The sharp eyed viewers will see that each file as an extra byte comparing to the original files. I couldn’t find the reason for this, but the files seem to be still usable. Here are the files in Linux GUI:
hdfs dfs -copyToLocal /flume/incoming/FlumeData* /home/hdfs
From the application’s perspective this is a good method as the files reach HDFS in the same way they are stored on the source server and they are ready to use without any further actions.

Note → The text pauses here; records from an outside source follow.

Context: an optimization exercise on an open-source flow, tuned for a short achievable clock period and few clock cycles per item. The choices shown serve that exercise and are no tape-out recipe.
The RTL was checked by simulation tests, not by an equivalence proof against the original design.
Power and IR drop assume default switching activity.

==> inputs of lagoon <==
==> flow/design.v <==
`timescale 1ns / 1ps
package dtq_pkg;
  localparam int QUEUE_DEPTH  = 16;
  localparam int RESULT_LIMIT = 16;
  localparam int TIME_W       = 48;
  localparam int HANDLE_W     = 8;
  localparam int CNT_W        = $clog2(QUEUE_DEPTH + 1);
  localparam int REL_W        = $clog2(RESULT_LIMIT);
  localparam int FIFO_DEPTH   = 2;
  localparam int FIFO_PTR_W   = $clog2(FIFO_DEPTH);
  localparam int FIFO_CNT_W   = $clog2(FIFO_DEPTH + 1);
  typedef enum logic {
    OP_ADD  = 1'b0,
    OP_TICK = 1'b1
  } op_t;
  typedef enum logic {
    ST_RELEASED = 1'b0,
    ST_REJECTED = 1'b1
  } status_t;
  typedef struct packed {
    op_t                 op;
    logic [TIME_W-1:0]   key;
    logic [HANDLE_W-1:0] handle;
  } cmd_t;
  typedef struct packed {
    logic             releasing;
    logic [CNT_W-1:0] count;
  } back_status_t;
endpackage
`timescale 1ns / 1ps
import dtq_pkg::*;
module dtq_front (
  input  logic                clk,
  input  logic                rst,
  input  logic                item_valid,
  output logic                item_stall,
  input  logic                kind,
  input  logic [TIME_W-1:0]   deadline,
  input  logic [HANDLE_W-1:0] handle,
  input  logic [TIME_W-1:0]   current_time,
  output logic                cmd_valid,
  output dtq_pkg::cmd_t       cmd,
  input  logic                cmd_take
);
  logic                     hd_v;
  logic                     sp_v;
  logic [TIME_W+HANDLE_W:0] hd_q;
  logic [TIME_W+HANDLE_W:0] sp_q;
  dtq_pkg::cmd_t            cmd_in;
  logic                     push;
  logic                     pop;
  always_comb begin
    cmd_in.op     = dtq_pkg::op_t'(kind);
    cmd_in.key    = kind ? current_time : deadline;
    cmd_in.handle = handle;
  end
  assign item_stall = sp_v;
  assign push       = item_valid && !sp_v;
  assign pop        = cmd_take && hd_v;
  assign cmd_valid  = hd_v;
  assign cmd        = hd_q;
  always_ff @(posedge clk) begin
    if (rst) begin
      hd_v <= 1'b0;
      sp_v <= 1'b0;
    end else begin
      if (sp_v) begin
        if (pop) begin
          hd_v <= 1'b1;
          sp_v <= 1'b0;
        end
      end else if (!hd_v || pop) begin
        hd_v <= push;
      end else begin
        sp_v <= push;
      end
    end
  end
  always_ff @(posedge clk) begin
    if (sp_v) begin
      if (pop) hd_q <= sp_q;
    end else if (!hd_v || pop) begin
      if (push) hd_q <= cmd_in;
    end else begin
      if (push) sp_q <= cmd_in;
    end
  end
endmodule
`timescale 1ns / 1ps
import dtq_pkg::*;
module dtq_back (
  input  logic                clk,
  input  logic                rst,
  input  logic                cmd_valid,
  input  dtq_pkg::cmd_t       cmd,
  output logic                cmd_take,
  output logic                result_valid,
  input  logic                result_stall,
  output logic                status,
  output logic [HANDLE_W-1:0] out_handle,
  output logic [TIME_W-1:0]   out_deadline,
  output logic                last
);
  localparam int N = QUEUE_DEPTH;
  logic [N-1:0]        c_v;
  logic [N-1:0]        c_f;      
  logic [N-1:0]        c_l;      
  logic [TIME_W-1:0]   c_dl [N];
  logic [HANDLE_W-1:0] c_hd [N];
  logic                o_v;
  logic                k_v;
  logic [TIME_W+HANDLE_W+1:0] o_q;    
  logic [TIME_W+HANDLE_W+1:0] k_q;
  logic [N-1:0] gtc;     
  logic [N-1:0] g;       
  logic [N-1:0] e;       
  logic [N:0]   ins_at;  
  logic                h_v;
  logic                h_op;
  logic [TIME_W-1:0]   h_key;
  logic [HANDLE_W-1:0] h_hd;
  logic [N-1:0]        h_gt;    
  logic                h_take;
  logic [N-1:0]        r_gt;    
  logic                r_new;   
  logic [N:0]          a_x;
  logic is_add, is_tick, full, pop, do_ins, do_rej, do_tick;
  logic beat_v;
  logic [TIME_W+HANDLE_W+1:0] beat_q;
  logic [N:0]        a_v, a_f, a_l;
  logic [TIME_W-1:0]   a_dl [N+1];
  logic [HANDLE_W-1:0] a_hd [N+1];
  assign is_add  = h_v && (h_op == OP_ADD);
  assign is_tick = h_v && (h_op == OP_TICK);
  assign full    = c_v[N-1] && !c_f[0];
  assign pop     = c_f[0] && !k_v;
  assign do_rej  = is_add && full && !k_v;
  assign do_ins  = is_add && !full && (!c_v[N-1] || pop);
  assign do_tick = is_tick;
  assign h_take  = do_rej || do_ins || do_tick;
  assign cmd_take = !h_v || h_take;
  genvar gi;
  generate
    for (gi = 0; gi < N; gi++) begin : g_cmp
      assign gtc[gi] = h_gt[gi];
      assign r_gt[gi] = c_dl[gi] > cmd.key;
      assign g[gi]   = c_v[gi] && !c_f[gi] && gtc[gi];
      assign e[gi]   = c_v[gi] && !c_f[gi] && !gtc[gi];
    end
  endgenerate
  always_comb begin
    for (int j = 0; j <= N; j++) begin
      logic gp, gj, vp, vj;
      gp = (j == 0) ? 1'b0 : g[(j == 0) ? 0 : j-1];
      gj = (j == N) ? 1'b0 : g[(j == N) ? 0 : j];
      vp = (j == 0) ? 1'b1 : c_v[(j == 0) ? 0 : j-1];
      vj = (j == N) ? 1'b0 : c_v[(j == N) ? 0 : j];
      ins_at[j] = !gp && (gj || (!vj && vp));
    end
  end
  always_comb begin
    for (int j = 0; j <= N; j++) begin
      logic          cv, cf, cl, ce, ce1;
      logic [TIME_W-1:0]   cdl;
      logic [HANDLE_W-1:0] chd;
      cv  = (j == N) ? 1'b0 : c_v[(j == N) ? 0 : j];
      cf  = (j == N) ? 1'b0 : c_f[(j == N) ? 0 : j];
      cl  = (j == N) ? 1'b0 : c_l[(j == N) ? 0 : j];
      ce  = (j == N) ? 1'b0 : e[(j == N) ? 0 : j];
      ce1 = (j >= N-1) ? 1'b0 : e[(j >= N-1) ? 0 : j+1];
      cdl = (j == N) ? '0 : c_dl[(j == N) ? 0 : j];
      chd = (j == N) ? '0 : c_hd[(j == N) ? 0 : j];
      a_v[j]  = cv;
      a_f[j]  = cf;
      a_l[j]  = cl;
      a_dl[j] = cdl;
      a_hd[j] = chd;
      a_x[j]  = (j == N) ? 1'b0 : r_gt[(j == N) ? 0 : j];
      if (do_ins) begin
        if (j > 0 && g[(j == 0) ? 0 : j-1]) begin
          a_v[j]  = 1'b1;
          a_f[j]  = 1'b0;
          a_l[j]  = 1'b0;
          a_dl[j] = c_dl[(j == 0) ? 0 : j-1];
          a_x[j]  = r_gt[(j == 0) ? 0 : j-1];
          a_hd[j] = c_hd[(j == 0) ? 0 : j-1];
        end else if (ins_at[j]) begin
          a_v[j]  = 1'b1;
          a_f[j]  = 1'b0;
          a_l[j]  = 1'b0;
          a_dl[j] = h_key;
          a_hd[j] = h_hd;
          a_x[j]  = r_new;
        end
      end else if (do_tick) begin
        if (ce) begin
          a_f[j] = 1'b1;
          a_l[j] = !ce1;
        end
      end
    end
  end
  always_ff @(posedge clk) begin
    for (int i = 0; i < N; i++) begin
      if (pop) begin
        c_dl[i] <= a_dl[i+1];
        c_hd[i] <= a_hd[i+1];
      end else if (do_ins) begin
        c_dl[i] <= a_dl[i];
        c_hd[i] <= a_hd[i];
      end
    end
  end
  always_ff @(posedge clk) begin
    if (rst) begin
      c_v <= '0;
      c_f <= '0;
      c_l <= '0;
    end else if (pop) begin
      c_v <= a_v[N:1];
      c_f <= a_f[N:1];
      c_l <= a_l[N:1];
    end else begin
      c_v <= a_v[N-1:0];
      c_f <= a_f[N-1:0];
      c_l <= a_l[N-1:0];
    end
  end
  assign r_new = h_key > cmd.key;
  always_ff @(posedge clk) begin
    if (rst) begin
      h_v <= 1'b0;
    end else if (cmd_take) begin
      h_v <= cmd_valid;
    end
  end
  always_ff @(posedge clk) begin
    if (cmd_take && cmd_valid) begin
      h_op  <= cmd.op;
      h_key <= cmd.key;
      h_hd  <= cmd.handle;
      h_gt  <= pop ? a_x[N:1] : a_x[N-1:0];
    end
  end
  assign beat_v = pop || do_rej;
  assign beat_q = do_rej ? {ST_REJECTED, h_hd, h_key, 1'b1}
                         : {ST_RELEASED, c_hd[0], c_dl[0], c_l[0]};
  always_ff @(posedge clk) begin
    if (rst) begin
      o_v <= 1'b0;
      k_v <= 1'b0;
    end else if (k_v) begin
      if (!result_stall) begin
        o_v <= 1'b1;
        k_v <= 1'b0;
      end
    end else if (beat_v) begin
      if (!o_v || !result_stall) o_v <= 1'b1;
      else                       k_v <= 1'b1;
    end else if (!result_stall) begin
      o_v <= 1'b0;
    end
  end
  always_ff @(posedge clk) begin
    if (k_v) begin
      if (!result_stall) o_q <= k_q;
    end else if (beat_v) begin
      if (!o_v || !result_stall) o_q <= beat_q;
      else                       k_q <= beat_q;
    end
  end
  assign result_valid = o_v;
  assign {status, out_handle, out_deadline, last} = o_q;
endmodule
`timescale 1ns / 1ps
import dtq_pkg::*;
module deadline_timer_queue (
  input  logic                clk,
  input  logic                rst,
  input  logic                item_valid,
  output logic                item_stall,
  input  logic                kind,
  input  logic [TIME_W-1:0]   deadline,
  input  logic [HANDLE_W-1:0] handle,
  input  logic [TIME_W-1:0]   current_time,
  output logic                result_valid,
  input  logic                result_stall,
  output logic                status,
  output logic [HANDLE_W-1:0] out_handle,
  output logic [TIME_W-1:0]   out_deadline,
  output logic                last
);
  logic          cmd_valid;
  dtq_pkg::cmd_t cmd;
  logic          cmd_take;
  dtq_front u_front (
    .clk          (clk),
    .rst          (rst),
    .item_valid   (item_valid),
    .item_stall   (item_stall),
    .kind         (kind),
    .deadline     (deadline),
    .handle       (handle),
    .current_time (current_time),
    .cmd_valid    (cmd_valid),
    .cmd          (cmd),
    .cmd_take     (cmd_take)
  );
  dtq_back u_back (
    .clk          (clk),
    .rst          (rst),
    .cmd_valid    (cmd_valid),
    .cmd          (cmd),
    .cmd_take     (cmd_take),
    .result_valid (result_valid),
    .result_stall (result_stall),
    .status       (status),
    .out_handle   (out_handle),
    .out_deadline (out_deadline),
    .last         (last)
  );
endmodule
==> flow/run.sh <==
#!/bin/bash
# synth_recipe.tcl (not shown) runs the flow's synth.tcl, then flattens the netlist and writes it again
# the make line also repeats each setting of config.mk as NAME=value (left out here)
make -C /OpenROAD-flow-scripts/flow DESIGN_CONFIG=/design/flow/config.mk WORK_HOME=/design/flow/orfs CLKGATE_MAP_FILE= SYNTH_SCRIPT=/design/flow/synth_recipe.tcl finish
==> flow/config.mk <==
export PLATFORM = sky130hd
export DESIGN_NAME = deadline_timer_queue
export DESIGN_NICKNAME = deadline_timer_queue
export VERILOG_FILES = /design/flow/design.v
export SDC_FILE = /design/flow/constraint.sdc
export NUM_CORES = 4
export LEC_CHECK = 0
export ABC_CLOCK_PERIOD_IN_PS = 3000
export CAP_MARGIN = 20
export CORE_MARGIN = 2
export CORE_UTILIZATION = 40
export SETUP_SLACK_MARGIN = 4.0
export SLEW_MARGIN = 20
==> flow/constraint.sdc <==
create_clock -name core_clock -period 7.0 [get_ports {clk}]
set_input_delay 1.4000 -clock core_clock [delete_from_list [all_inputs] [get_ports {clk}]]
set_output_delay 1.4000 -clock core_clock [all_outputs]
set_load 0.01 [all_outputs]
==> sierra (differences from lagoon) <==
==> flow/design.v, changed modules only <==
module dtq_back (
  input  logic                clk,
  input  logic                rst,
  input  logic                cmd_valid,
  input  dtq_pkg::cmd_t       cmd,
  output logic                cmd_take,
  output logic                result_valid,
  input  logic                result_stall,
  output logic                status,
  output logic [HANDLE_W-1:0] out_handle,
  output logic [TIME_W-1:0]   out_deadline,
  output logic                last
);
  localparam int N = QUEUE_DEPTH;
  logic [N-1:0]        c_v;
  logic [N-1:0]        c_f;      
  logic [N-1:0]        c_l;      
  logic [TIME_W-1:0]   c_dl [N];
  logic [HANDLE_W-1:0] c_hd [N];
  logic                o_v;
  logic                k_v;
  logic [TIME_W+HANDLE_W+1:0] o_q;    
  logic [TIME_W+HANDLE_W+1:0] k_q;
  logic [N-1:0] gtc;     
  logic [N-1:0] g;       
  logic [N-1:0] e;       
  logic [N:0]   ins_at;  
  logic is_add, is_tick, full, pop, do_ins, do_rej, do_tick;
  logic beat_v;
  logic [TIME_W+HANDLE_W+1:0] beat_q;
  logic [N:0]        a_v, a_f, a_l;
  logic [TIME_W-1:0]   a_dl [N+1];
  logic [HANDLE_W-1:0] a_hd [N+1];
  assign is_add  = cmd_valid && (cmd.op == OP_ADD);
  assign is_tick = cmd_valid && (cmd.op == OP_TICK);
  assign full    = c_v[N-1] && !c_f[0];
  assign pop     = c_f[0] && !k_v;
  assign do_rej  = is_add && full && !k_v;
  assign do_ins  = is_add && !full && (!c_v[N-1] || pop);
  assign do_tick = is_tick;
  assign cmd_take = do_rej || do_ins || do_tick;
  genvar gi;
  generate
    for (gi = 0; gi < N; gi++) begin : g_cmp
      assign gtc[gi] = c_dl[gi] > cmd.key;
      assign g[gi]   = c_v[gi] && !c_f[gi] && gtc[gi];
      assign e[gi]   = c_v[gi] && !c_f[gi] && !gtc[gi];
    end
  endgenerate
  always_comb begin
    for (int j = 0; j <= N; j++) begin
      logic gp, gj, vp, vj;
      gp = (j == 0) ? 1'b0 : g[(j == 0) ? 0 : j-1];
      gj = (j == N) ? 1'b0 : g[(j == N) ? 0 : j];
      vp = (j == 0) ? 1'b1 : c_v[(j == 0) ? 0 : j-1];
      vj = (j == N) ? 1'b0 : c_v[(j == N) ? 0 : j];
      ins_at[j] = !gp && (gj || (!vj && vp));
    end
  end
  always_comb begin
    for (int j = 0; j <= N; j++) begin
      logic          cv, cf, cl, ce, ce1;
      logic [TIME_W-1:0]   cdl;
      logic [HANDLE_W-1:0] chd;
      cv  = (j == N) ? 1'b0 : c_v[(j == N) ? 0 : j];
      cf  = (j == N) ? 1'b0 : c_f[(j == N) ? 0 : j];
      cl  = (j == N) ? 1'b0 : c_l[(j == N) ? 0 : j];
      ce  = (j == N) ? 1'b0 : e[(j == N) ? 0 : j];
      ce1 = (j >= N-1) ? 1'b0 : e[(j >= N-1) ? 0 : j+1];
      cdl = (j == N) ? '0 : c_dl[(j == N) ? 0 : j];
      chd = (j == N) ? '0 : c_hd[(j == N) ? 0 : j];
      a_v[j]  = cv;
      a_f[j]  = cf;
      a_l[j]  = cl;
      a_dl[j] = cdl;
      a_hd[j] = chd;
      if (do_ins) begin
        if (j > 0 && g[(j == 0) ? 0 : j-1]) begin
          a_v[j]  = 1'b1;
          a_f[j]  = 1'b0;
          a_l[j]  = 1'b0;
          a_dl[j] = c_dl[(j == 0) ? 0 : j-1];
          a_hd[j] = c_hd[(j == 0) ? 0 : j-1];
        end else if (ins_at[j]) begin
          a_v[j]  = 1'b1;
          a_f[j]  = 1'b0;
          a_l[j]  = 1'b0;
          a_dl[j] = cmd.key;
          a_hd[j] = cmd.handle;
        end
      end else if (do_tick) begin
        if (ce) begin
          a_f[j] = 1'b1;
          a_l[j] = !ce1;
        end
      end
    end
  end
  always_ff @(posedge clk) begin
    for (int i = 0; i < N; i++) begin
      if (pop) begin
        c_dl[i] <= a_dl[i+1];
        c_hd[i] <= a_hd[i+1];
      end else if (do_ins) begin
        c_dl[i] <= a_dl[i];
        c_hd[i] <= a_hd[i];
      end
    end
  end
  always_ff @(posedge clk) begin
    if (rst) begin
      c_v <= '0;
      c_f <= '0;
      c_l <= '0;
    end else if (pop) begin
      c_v <= a_v[N:1];
      c_f <= a_f[N:1];
      c_l <= a_l[N:1];
    end else begin
      c_v <= a_v[N-1:0];
      c_f <= a_f[N-1:0];
      c_l <= a_l[N-1:0];
    end
  end
  assign beat_v = pop || do_rej;
  assign beat_q = do_rej ? {ST_REJECTED, cmd.handle, cmd.key, 1'b1}
                         : {ST_RELEASED, c_hd[0], c_dl[0], c_l[0]};
  always_ff @(posedge clk) begin
    if (rst) begin
      o_v <= 1'b0;
      k_v <= 1'b0;
    end else if (k_v) begin
      if (!result_stall) begin
        o_v <= 1'b1;
        k_v <= 1'b0;
      end
    end else if (beat_v) begin
      if (!o_v || !result_stall) o_v <= 1'b1;
      else                       k_v <= 1'b1;
    end else if (!result_stall) begin
      o_v <= 1'b0;
    end
  end
  always_ff @(posedge clk) begin
    if (k_v) begin
      if (!result_stall) o_q <= k_q;
    end else if (beat_v) begin
      if (!o_v || !result_stall) o_q <= beat_q;
      else                       k_q <= beat_q;
    end
  end
  assign result_valid = o_v;
  assign {status, out_handle, out_deadline, last} = o_q;
endmodule
--- a/flow/config.mk
+++ b/flow/config.mk
@@ -5,9 +5,7 @@
 export SDC_FILE = /design/flow/constraint.sdc
 export NUM_CORES = 4
 export LEC_CHECK = 0
-export ABC_CLOCK_PERIOD_IN_PS = 3000
 export CAP_MARGIN = 20
 export CORE_MARGIN = 2
 export CORE_UTILIZATION = 40
-export SETUP_SLACK_MARGIN = 4.0
 export SLEW_MARGIN = 20
==> qor summary <==
metric                                                                    sierra          lagoon
Count of clock-net buffers in the final layout                               182             195
Run status                                              timing/DRC/antenna clean  timing/DRC/antenna clean
Via count of the routed design                                             78800           73700
Final wirelength                                                  391000 microns  341000 microns
Relative area of clock buffers and inverters in the final design          0.0521          0.0500
Seq. pwr                                                                 8.17 mW         8.49 mW
Logic gate share of total power                                            0.127           0.126
Fmax                                                                     147 MHz         301 MHz
Number of tap instances                                                     2688            2788
Total iterations of the first detailed-routing run                             9               8
Multi-input combinational area share                                       0.475           0.467
Non-clock buffer contribution to total cell area                          0.0647          0.0624
Cell Count Post-Placement                                                  10600           10800
Layout overhead on the synthesized area                                    15.1%           17.2%
Number of buffers other than clock buffers in the final layout               678             598
Area taken by multi-input logic gates                                45200 sq um     45600 sq um
Maximum number of pins on one net before global-route repair                 154             213
Met3 track utilization from global routing                                0.0747          0.0694
Cell count along the critical path                                            14              12
Total placed instance area                                           90200 sq um     88000 sq um
Rows                                                                         166             167
Final clock period utilization by the worst path                           0.970           0.475
Post-Synthesis Net Count                                                    8773            9269
Worst IR drop on VDD                                                      278 uV          284 uV
Share of synthesized cell area in and, or, nand and nor gates              0.106           0.102
Final Non-Filler Cells                                                     10900           11400
Fraction of layout instances using a drive strength above 1                0.127           0.132
Testbench counts of lagoon, summed over its fixed seeds: cycles 19,319, items 19,216.
Testbench counts of sierra, summed over its fixed seeds: cycles 19,311, items 19,216.

[static timing again, ports no longer ideal]
In the flow no input, the clock included, has a driving cell. The finished layouts below were timed again as built, in two steps.
Step 1: set_driving_cell puts a clkbuf_16 on clk and a buf_2 on each other input, an assumption about the parent block.
Step 2 times the ports against the registers' clock, not the clock port: input delays grow and output delays shrink by t, the midpoint of the rising clock arrivals with the driver on.
Slacks: ideal / step 1 / step 2; pairs: ideal / step 1.
| run | t (ns) | setup WS [ns] | pins driven straight from the clock port |
|---|---|---|---|
| lagoon | 0.923 | 3.673 / 3.673 / 3.379 | 1 |
| sierra | 0.949 | 0.211 / 0.211 / 0.211 | 1 |
After both steps every run listed still meets setup and hold. For lagoon, which loses most, drivers alone change the setup slack by 0.000 ns; drivers and shift together by -0.294 ns.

From the storage perspective, HDFS is optimized for much larger files. So if you have lots of files it is better to use avro sink to group image files to larger avro files. You will then have to write your own code that deserializes the avro files and extracts the individual images before you run any computations on them. We will try this technique in a another post.